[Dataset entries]
## config.mk

```make
export PLATFORM = sky130hd
export DESIGN_NAME = fma_top
export DESIGN_NICKNAME = d
export VERILOG_FILES = /design/src/logic/fma_pkg.sv /design/src/logic/fma_top.sv /design/src/logic/fma_cfg_regs.sv /design/src/logic/fma_core.sv /design/src/logic/fma_special.sv /design/src/logic/fma_round.sv
export SDC_FILE = /design/constraint.sdc
export NUM_CORES = 2
export LEC_CHECK = 0
export ABC_AREA = 0
export BUFFER_PORTS_ARGS = -buffer_cell sky130_fd_sc_hd__buf_2
export CORE_MARGIN = 2
export CORE_UTILIZATION = 40
export CTS_BUF_LIST = sky130_fd_sc_hd__clkbuf_16
export CTS_CLUSTER_SIZE = 12
export DETAILED_ROUTE_END_ITERATION = 6
export HOLD_SLACK_MARGIN = 0.1
export PLACE_DENSITY = 0.56
export SETUP_SLACK_MARGIN = 0.4
export SLEW_MARGIN = 20
export SYNTH_ARGS = -nofsm -noshare
export SYNTH_HDL_FRONTEND = slang
export SYNTH_HIERARCHICAL = 1
export SYNTH_SLANG_ARGS = --single-unit
export TNS_END_PERCENT = 30
```

## constraint.sdc

```tcl
create_clock -name clk -period 9.15 [get_ports clk]
set_input_delay 0.4575 -clock clk [delete_from_list [all_inputs] [get_ports clk]]
set_output_delay 0.4575 -clock clk [all_outputs]
set_load 0.005 [all_outputs]
```

## src/logic/fma_pkg.sv

```systemverilog
package fma_pkg;

  // single-precision layout
  localparam int fp_width  = 32;
  localparam int exp_width = 8;
  localparam int man_width = 23;
  localparam int exp_bias  = 127;

  // signed working exponent, wide enough for the product of two denormals
  localparam int ext_exp_width = 10;

  // biased exponent field of infinity and NaN
  localparam int inf_exp = 255;

  // rounding modes
  localparam logic [2:0] rm_rne = 3'd0;
  localparam logic [2:0] rm_rtz = 3'd1;
  localparam logic [2:0] rm_rdn = 3'd2;
  localparam logic [2:0] rm_rup = 3'd3;
  localparam logic [2:0] rm_rmm = 3'd4;

  // operation select, bit 0 negates c and bit 1 negates the product
  localparam logic [1:0] op_madd  = 2'b00;
  localparam logic [1:0] op_msub  = 2'b01;
  localparam logic [1:0] op_nmsub = 2'b10;
  localparam logic [1:0] op_nmadd = 2'b11;

  // every NaN result leaves as this one
  localparam logic [fp_width-1:0] qnan_value = 32'hffc00000;

endpackage
```

## src/logic/fma_top.sv

```systemverilog
`timescale 1ns/1ns

module fma_top import fma_pkg::*; (
  input  logic                clk,
  input  logic                rst,
  input  logic [fp_width-1:0] a,
  input  logic [fp_width-1:0] b,
  input  logic [fp_width-1:0] c,
  input  logic                cfg_we,
  input  logic [2:0]          cfg_rm,
  input  logic [1:0]          cfg_op,
  output logic [fp_width-1:0] result,
  output logic                result_stb,
  output logic [2:0]          sticky_flags
);

  logic [2:0] rm;
  logic [1:0] op;
  logic       flag_invalid;
  logic       flag_overflow;
  logic       flag_inexact;

  fma_cfg_regs u_cfg_regs (
    .clk           (clk),
    .rst           (rst),
    .cfg_we        (cfg_we),
    .cfg_rm        (cfg_rm),
    .cfg_op        (cfg_op),
    .result_stb    (result_stb),
    .flag_invalid  (flag_invalid),
    .flag_overflow (flag_overflow),
    .flag_inexact  (flag_inexact),
    .rm            (rm),
    .op            (op),
    .sticky_flags  (sticky_flags)
  );

  fma_core u_core (
    .clk           (clk),
    .rst           (rst),
    .a             (a),
    .b             (b),
    .c             (c),
    .rm            (rm),
    .op            (op),
    .result        (result),
    .result_stb    (result_stb),
    .flag_invalid  (flag_invalid),
    .flag_overflow (flag_overflow),
    .flag_inexact  (flag_inexact)
  );

endmodule

```

## src/logic/fma_cfg_regs.sv

```systemverilog
`timescale 1ns/1ns

module fma_cfg_regs import fma_pkg::*; (
  input  logic       clk,
  input  logic       rst,
  input  logic       cfg_we,
  input  logic [2:0] cfg_rm,
  input  logic [1:0] cfg_op,
  input  logic       result_stb,
  input  logic       flag_invalid,
  input  logic       flag_overflow,
  input  logic       flag_inexact,
  output logic [2:0] rm,
  output logic [1:0] op,
  // bit 0 invalid, bit 1 overflow, bit 2 inexact
  output logic [2:0] sticky_flags
);

  always_ff @(posedge clk) begin
    if (rst) begin
      rm           <= rm_rne;
      op           <= op_madd;
      sticky_flags <= '0;
    end else if (cfg_we) begin
      // unknown rounding codes fall back to round-to-nearest-even
      rm           <= (cfg_rm > rm_rmm) ? rm_rne : cfg_rm;
      op           <= cfg_op;
      // a write clears the flags, even against a result in the same cycle
      sticky_flags <= '0;
    end else if (result_stb) begin
      sticky_flags <= sticky_flags | {flag_inexact, flag_overflow, flag_invalid};
    end
  end

endmodule

```

## src/logic/fma_core.sv

```systemverilog
`timescale 1ns/1ns

module fma_core import fma_pkg::*; (
  input  logic                clk,
  input  logic                rst,
  input  logic [fp_width-1:0] a,
  input  logic [fp_width-1:0] b,
  input  logic [fp_width-1:0] c,
  input  logic [2:0]          rm,
  input  logic [1:0]          op,
  output logic [fp_width-1:0] result,
  output logic                result_stb,
  output logic                flag_invalid,
  output logic                flag_overflow,
  output logic                flag_inexact
);

  typedef enum logic [3:0] {
    st_unpack,
    st_special,
    st_normalise,
    st_multiply,
    st_align,
    st_add,
    st_normalise_1,
    st_normalise_2,
    st_pack,
    st_put
  } state_t;

  state_t state;

  logic [2:0]                      rm_q;
  logic [1:0]                      op_q;
  logic                            a_s, b_s, c_s, t_s, z_s;
  logic signed [ext_exp_width-1:0] a_e, b_e, c_e, t_e, z_e;
  logic [man_width:0]              a_m, b_m, c_m, z_m;
  // product and addend share one 48-bit frame, msb weight 2^exponent
  logic [2*man_width+1:0]          t_m, c_w;
  logic [2*man_width+2:0]          sum;
  logic                            guard, round_bit, sticky;
  logic [fp_width-1:0]             z;
  logic                            z_inv, z_ovf, z_inx;

  logic                            prod_sign;
  logic                            is_special;
  logic                            sp_invalid;
  logic [fp_width-1:0]             special_z;

  logic signed [ext_exp_width-1:0] e_diff;
  logic [ext_exp_width-1:0]        e_dist;
  logic [5:0]                      sh_amt;
  logic [2*man_width+1:0]          small_m, small_sh, aligned;
  logic                            small_st;

  logic [man_width:0]              round_zm;
  logic signed [ext_exp_width-1:0] round_ze;
  logic                            round_inx;

  assign prod_sign = a_s ^ b_s ^ op_q[1];

  fma_special u_special (
    .a_s        (a_s),
    .a_e        (a_e),
    .a_m        (a_m[man_width-1:0]),
    .b_s        (b_s),
    .b_e        (b_e),
    .b_m        (b_m[man_width-1:0]),
    .c_s        (c_s),
    .c_e        (c_e),
    .c_m        (c_m[man_width-1:0]),
    .prod_sign  (prod_sign),
    .is_special (is_special),
    .special_z  (special_z),
    .invalid    (sp_invalid)
  );

  fma_round u_round (
    .man_in    (z_m),
    .exp_in    (z_e),
    .sign      (z_s),
    .guard     (guard),
    .round_bit (round_bit),
    .sticky    (sticky),
    .rm        (rm_q),
    .man_out   (round_zm),
    .exp_out   (round_ze),
    .inexact   (round_inx)
  );

  // the operand with the smaller exponent is shifted right in one step,
  // bits that fall off are folded into the lsb
  always_comb begin
    e_diff   = t_e - c_e;
    e_dist   = (e_diff < 0) ? -e_diff : e_diff;
    sh_amt   = (e_dist > 2*man_width+2) ? 6'(2*man_width+2) : e_dist[5:0];
    small_m  = (e_diff < 0) ? t_m : c_w;
    small_sh = small_m >> sh_amt;
    small_st = |(small_m & ~({(2*man_width+2){1'b1}} << sh_amt));
    aligned  = {small_sh[2*man_width+1:1], small_sh[0] | small_st};
  end

  always_ff @(posedge clk) begin
    if (rst) begin
      state         <= st_unpack;
      result_stb    <= 1'b0;
      flag_invalid  <= 1'b0;
      flag_overflow <= 1'b0;
      flag_inexact  <= 1'b0;
    end else begin
      case (state)
        st_unpack: begin
          result_stb <= 1'b0;
          rm_q       <= rm;
          op_q       <= op;
          a_s        <= a[fp_width-1];
          b_s        <= b[fp_width-1];
          c_s        <= c[fp_width-1] ^ op[0];
          a_e <= ext_exp_width'(a[fp_width-2:man_width]) - ext_exp_width'(exp_bias);
          b_e <= ext_exp_width'(b[fp_width-2:man_width]) - ext_exp_width'(exp_bias);
          c_e <= ext_exp_width'(c[fp_width-2:man_width]) - ext_exp_width'(exp_bias);
          a_m        <= {1'b0, a[man_width-1:0]};
          b_m        <= {1'b0, b[man_width-1:0]};
          c_m        <= {1'b0, c[man_width-1:0]};
          z_inv      <= 1'b0;
          z_ovf      <= 1'b0;
          z_inx      <= 1'b0;
          state      <= st_special;
        end

        st_special: begin
          if (is_special) begin
            z     <= special_z;
            z_inv <= sp_invalid;
            state <= st_put;
          end else begin
            // denormals take the minimum exponent, normals get the hidden bit
            if (a_e == -exp_bias) a_e <= ext_exp_width'(1 - exp_bias);
            else a_m[man_width] <= 1'b1;
            if (b_e == -exp_bias) b_e <= ext_exp_width'(1 - exp_bias);
            else b_m[man_width] <= 1'b1;
            if (c_e == -exp_bias) c_e <= ext_exp_width'(1 - exp_bias);
            else c_m[man_width] <= 1'b1;
            state <= st_normalise;
          end
        end

        st_normalise: begin
          if (!a_m[man_width]) begin
            a_m <= a_m << 1;
            a_e <= a_e - ext_exp_width'(1);
          end
          if (!b_m[man_width]) begin
            b_m <= b_m << 1;
            b_e <= b_e - ext_exp_width'(1);
          end else if (a_m[man_width]) begin
            state <= st_multiply;
          end
        end

        st_multiply: begin
          t_s   <= prod_sign;
          t_e   <= a_e + b_e + ext_exp_width'(1);
          t_m   <= a_m * b_m;
          c_w   <= {c_m, {(man_width + 1){1'b0}}};
          state <= st_align;
        end

        st_align: begin
          // z_e names the weight of the sum's carry bit
          if (e_diff < 0) begin
            t_m <= aligned;
            z_e <= c_e + ext_exp_width'(1);
          end else begin
            c_w <= aligned;
            z_e <= t_e + ext_exp_width'(1);
          end
          state <= st_add;
        end

        st_add: begin
          if (t_s == c_s) begin
            sum <= {1'b0, t_m} + {1'b0, c_w};
            z_s <= t_s;
          end else if (t_m >= c_w) begin
            sum <= {1'b0, t_m} - {1'b0, c_w};
            z_s <= t_s;
          end else begin
            sum <= {1'b0, c_w} - {1'b0, t_m};
            z_s <= c_s;
          end
          state <= st_normalise_1;
        end

        st_normalise_1: begin
          if (sum == '0) begin
            // exact cancellation gives +0, or -0 when rounding down
            z     <= {rm_q == rm_rdn, {(fp_width - 1){1'b0}}};
            state <= st_put;
          end else if (!sum[2*man_width+2]) begin
            sum <= sum << 1;
            z_e <= z_e - ext_exp_width'(1);
          end else begin
            z_m       <= sum[2*man_width+2:man_width+2];
            guard     <= sum[man_width+1];
            round_bit <= sum[man_width];
            sticky    <= |sum[man_width-1:0];
            state     <= st_normalise_2;
          end
        end

        st_normalise_2: begin
          // below the normal range, shift right into a denormal
          if (z_e < 1 - exp_bias) begin
            z_e       <= z_e + ext_exp_width'(1);
            z_m       <= z_m >> 1;
            guard     <= z_m[0];
            round_bit <= guard;
            sticky    <= sticky | round_bit;
          end else begin
            state <= st_pack;
          end
        end

        st_pack: begin
          if (round_ze > exp_bias) begin
            z     <= {z_s, exp_width'(inf_exp), {man_width{1'b0}}};
            z_ovf <= 1'b1;
            z_inx <= 1'b1;
          end else begin
            z[fp_width-1]    <= z_s;
            z[man_width-1:0] <= round_zm[man_width-1:0];
            if (!round_zm[man_width])
              z[fp_width-2:man_width] <= '0;
            else
              z[fp_width-2:man_width] <= round_ze[exp_width-1:0] + exp_width'(exp_bias);
            z_inx <= round_inx;
          end
          state <= st_put;
        end

        st_put: begin
          result        <= z;
          result_stb    <= 1'b1;
          flag_invalid  <= z_inv;
          flag_overflow <= z_ovf;
          flag_inexact  <= z_inx;
          state         <= st_unpack;
        end

        default: state <= st_unpack;
      endcase
    end
  end

endmodule

```

## src/logic/fma_special.sv

```systemverilog
`timescale 1ns/1ns

module fma_special import fma_pkg::*; (
  input  logic                             a_s,
  input  logic signed [ext_exp_width-1:0]  a_e,
  input  logic [man_width-1:0]             a_m,
  input  logic                             b_s,
  input  logic signed [ext_exp_width-1:0]  b_e,
  input  logic [man_width-1:0]             b_m,
  input  logic                             c_s,
  input  logic signed [ext_exp_width-1:0]  c_e,
  input  logic [man_width-1:0]             c_m,
  input  logic                             prod_sign,
  output logic                             is_special,
  output logic [fp_width-1:0]              special_z,
  output logic                             invalid
);

  logic a_nan, b_nan, c_nan;
  logic a_inf, b_inf, c_inf;
  logic a_zero, b_zero, c_zero;
  logic prod_inf, prod_zero;

  // unbiased exponents, so inf/nan sit at +128 and zero/denormal at -127
  assign a_nan  = (a_e == inf_exp - exp_bias) && (a_m != '0);
  assign b_nan  = (b_e == inf_exp - exp_bias) && (b_m != '0);
  assign c_nan  = (c_e == inf_exp - exp_bias) && (c_m != '0);
  assign a_inf  = (a_e == inf_exp - exp_bias) && (a_m == '0);
  assign b_inf  = (b_e == inf_exp - exp_bias) && (b_m == '0);
  assign c_inf  = (c_e == inf_exp - exp_bias) && (c_m == '0);
  assign a_zero = (a_e == -exp_bias) && (a_m == '0);
  assign b_zero = (b_e == -exp_bias) && (b_m == '0);
  assign c_zero = (c_e == -exp_bias) && (c_m == '0);

  assign prod_inf  = a_inf | b_inf;
  assign prod_zero = a_zero | b_zero;

  always_comb begin
    is_special = 1'b1;
    invalid    = 1'b0;
    special_z  = qnan_value;
    if (a_nan || b_nan || c_nan) begin
      special_z = qnan_value;
    end else if ((a_inf && b_zero) || (b_inf && a_zero)) begin
      invalid = 1'b1;
    end else if (prod_inf && c_inf && (prod_sign != c_s)) begin
      invalid = 1'b1;
    end else if (prod_inf) begin
      special_z = {prod_sign, exp_width'(inf_exp), {man_width{1'b0}}};
    end else if (c_inf) begin
      special_z = {c_s, exp_width'(inf_exp), {man_width{1'b0}}};
    end else if (prod_zero && c_zero) begin
      // 0 + 0 is negative only when both terms are
      special_z = {prod_sign & c_s, {(fp_width - 1){1'b0}}};
    end else if (prod_zero) begin
      special_z = {c_s, c_e[exp_width-1:0] + exp_width'(exp_bias), c_m};
    end else begin
      is_special = 1'b0;
    end
  end

endmodule

```

## src/logic/fma_round.sv

```systemverilog
`timescale 1ns/1ns

module fma_round import fma_pkg::*; (
  input  logic [man_width:0]               man_in,
  input  logic signed [ext_exp_width-1:0]  exp_in,
  input  logic                             sign,
  input  logic                             guard,
  input  logic                             round_bit,
  input  logic                             sticky,
  input  logic [2:0]                       rm,
  output logic [man_width:0]               man_out,
  output logic signed [ext_exp_width-1:0]  exp_out,
  output logic                             inexact
);

  logic                 any_bit;
  logic                 inc;
  logic [man_width+1:0] man_inc;

  // anything below the lsb makes the result inexact
  assign any_bit = guard | round_bit | sticky;
  assign inexact = any_bit;

  always_comb begin
    case (rm)
      // ties go to the even mantissa
      rm_rne: inc = guard & (round_bit | sticky | man_in[0]);
      rm_rtz: inc = 1'b0;
      // toward -inf only moves negative magnitudes up
      rm_rdn: inc = sign & any_bit;
      rm_rup: inc = ~sign & any_bit;
      // ties away from zero
      rm_rmm: inc = guard;
      default: inc = 1'b0;
    endcase
  end

  assign man_inc = {1'b0, man_in} + {{(man_width + 1){1'b0}}, inc};

  // a carry out of the mantissa only happens from all ones, so the
  // shifted value is exactly the hidden bit
  always_comb begin
    if (man_inc[man_width+1]) begin
      man_out = man_inc[man_width+1:1];
      exp_out = exp_in + ext_exp_width'(1);
    end else begin
      man_out = man_inc[man_width:0];
      exp_out = exp_in;
    end
  end

endmodule

```

==> flow_metrics.tcl <==
set metrics [dict create \
    outcome "finished, final reports clean" \
    worst_clock_skew_ps 50.9 \
    postSynth.asyncResetShare_pct 0 \
    grt_remaining_overflow 0 \
    postRouteWirelength_um 190000 \
    min_period_ps 8330 \
    antenna_found_initial 4 \
    route.vias.total 44512 \
    min_period_over_period_pct 91.1 \
    grtUsageMet1_pct 38.8 \
    grt_use_met3_pct 3.36 \
    floorplan.die_area_mm2 0.131 \
    synth_top_cell_by_area "sky130_fd_sc_hd__edfxtp_1" \
    fmax_ghz 0.120 \
    row_count 131 \
    synth.yosys.warnings 6 \
    library_cells_used_by_synthesis 111 \
    die_height_um 362 \
    initial_core_util_pct 40.3 \
    number_of_synthesized_flops_with_an_enable_pin 369 \
    post_route_cells_drive_above_1_share_pct 8.09 \
    cp_slowest_stage_delay_ps 570 \
    cp_top_family "adder cells" \
    avgViaCountPerCell 5.83 \
    global_route.usage.met2_pct 45.8 \
    cp_slowest_cell "sky130_fd_sc_hd__fa_1" \
    cts-root-to-sink-buffers 3 \
    port_buffers 139 \
    worst_path_bufs_invs 6 \
    layer_with_the_highest_usage_after_global_routing "met2" \
    cts.sinks 385 \
    floorplan.core_area_mm2 0.128 \
    clockRootBuffer "sky130_fd_sc_hd__clkbuf_16" \
    instances_no_fill 7632 \
    mappedNetlistArea_mm2 0.0513 \
    synth.top_cell.area_share_pct 21.6 \
    area_delta_synth_final_pct 9.08 \
    synth_seq_area_share_pct 22.2 \
    maximum_number_of_pins_on_one_net_before_global_route_repair 58 \
    grt_usage_pct 28.6 \
    drtPass1Iterations 6 \
    dpl-instance-area_mm2 0.0538 \
    critPathLaunchType "flop" \
    cts_made_buffers 50 \
    setup_repair_after_global_routing_missed_its_margin "false" \
    timing.max_cap.violations 0 \
    final.setup.tns_ps 0 \
    die_w_um 362 \
    globalplace.congestion 1.06 \
    dpl.cell_count 7484 \
    via_count_of_the_first_global_routing_pass 44057 \
    synthesis.area_per_instance_um2 8.73 \
    detail_route.iter0.violations 4371 \
    h-tree-depth 2 \
    clk-insertion-delay-late_ps 680 \
    hold_viol 0 \
    reg2reg_setup_slack_ps 820 \
    final_nets 6881 \
    slew_violations 0 \
    worst_min_delay_path_category "in2reg" \
    setup_viol 0 \
    synthFlopType "sky130_fd_sc_hd__edfxtp_1" \
    timing.critical_path.fanout_max 7 \
    worst-endpoint-arrival_ps 8710 \
    detailedPlacementHpwl_um 150000 \
    synth_nets 6835 \
    endpoint_kind "flop" \
    path_common_cell "sky130_fd_sc_hd__fa_1" \
    wire_per_inst_um 24.9 \
    drtAntennaViolNets 0 \
    actual_transition_at_the_worst_max_transition_pin_ps 1240 \
    final.fill_count 12732 \
    tritoncts "done" \
    cp_data_required_time_ps 9530 \
    stdcell_area_mm2 0.0560 \
    worst_setup_hold_path_clk_slew_ps 60 \
    ioPinCount 140 \
    relSlewSlack_pct 16.5 \
    ys_seq_elements 385 \
    grt_first_pass_wirelength_um 285000 \
    drc_errors 0 \
    synth.top_cells.by_area "sky130_fd_sc_hd__edfxtp_1 (22%), sky130_fd_sc_hd__fa_1 (19%), sky130_fd_sc_hd__ha_1 (8.8%), sky130_fd_sc_hd__inv_1 (5.5%), sky130_fd_sc_hd__nand2_1 (4.8%)" \
    worstSetupPathType "reg2reg" \
    post_synth_inst_count 5882 \
]
through the flow:
step	setup WS [ps]	util, %	hold WS (ps)
4_1_cts	659	43.9	105
2_1_floorplan	1030	-	400
3_5_place_dp	678	42.2	405
6_report	815	43.9	150
5_1_grt	417	43.9	140
3_3_place_gp	664	42.2	402
path summary, 6_finish.rpt:
check / to / cells past startpoint / startpoint
max: u_core/t_m[47] / 28 / u_core/a_m[16]
min: u_core/a_e[0] / 2 / a[23]
max reg2reg: u_core/t_m[47] / 28 / u_core/a_m[16]
min reg2reg: u_core/result[4] / 0 / u_core/z[4]
registers in the layout, indices dropped and copies added (netlist names), 2 cells and up:
name,cells
u_core/b_m,24
u_core/z_m,24
u_core/c_e,9
u_core/b_e,10
u_core/result,32
u_core/sum,49
u_core/a_e,10
u_core/z_e,10
u_core/t_m,48
u_cfg_regs/rm,3
u_core/state,4
u_core/c_w,48
u_core/t_e,10
u_core/a_m,24
u_core/z,32
u_core/c_m,24
u_cfg_regs/op,2
u_cfg_regs/sticky_flags,3
u_core/rm_q,3
logic make-up (layout without fill, tap and decap cells):
group / after synthesis / in the layout / share of synthesized area (%)
and+or+nand+nor: 1899 / 1899 / 18.5
xor gates and xnor gates: 194 / 194 / 3.35
muxes: 195 / 195 / 4.08
buffers and inverters: 1068 / 1153 / 8.04
adders and majority gates: 850 / 850 / 27.8
AOI/OAI and AO/OA: 1291 / 1291 / 16.0
other: 0 / 3 / 0
DFF: 385 / 385 / 22.2
area by class of cell:
type                    instances  area (um2)  area share [%]
flip-flops and latches        385       11400            20.4
diodes                          3        7.51          0.0134
multi-input cells            4429       36000            64.2
clock buffers                  50        1250            2.23
well taps                    1662        2080            3.71
repair buffers                307        2090            3.73
inverters                     755        2830            5.06
clock inverters                41         365           0.652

Exercise prompt
Your answer should consist of each line of the data above in which the word "guard" occurs.

Answer space
  logic                            guard, round_bit, sticky;
    .guard     (guard),
            guard     <= sum[man_width+1];
            guard     <= z_m[0];
            round_bit <= guard;
  input  logic                             guard,
  assign any_bit = guard | round_bit | sticky;
      rm_rne: inc = guard & (round_bit | sticky | man_in[0]);
      rm_rmm: inc = guard;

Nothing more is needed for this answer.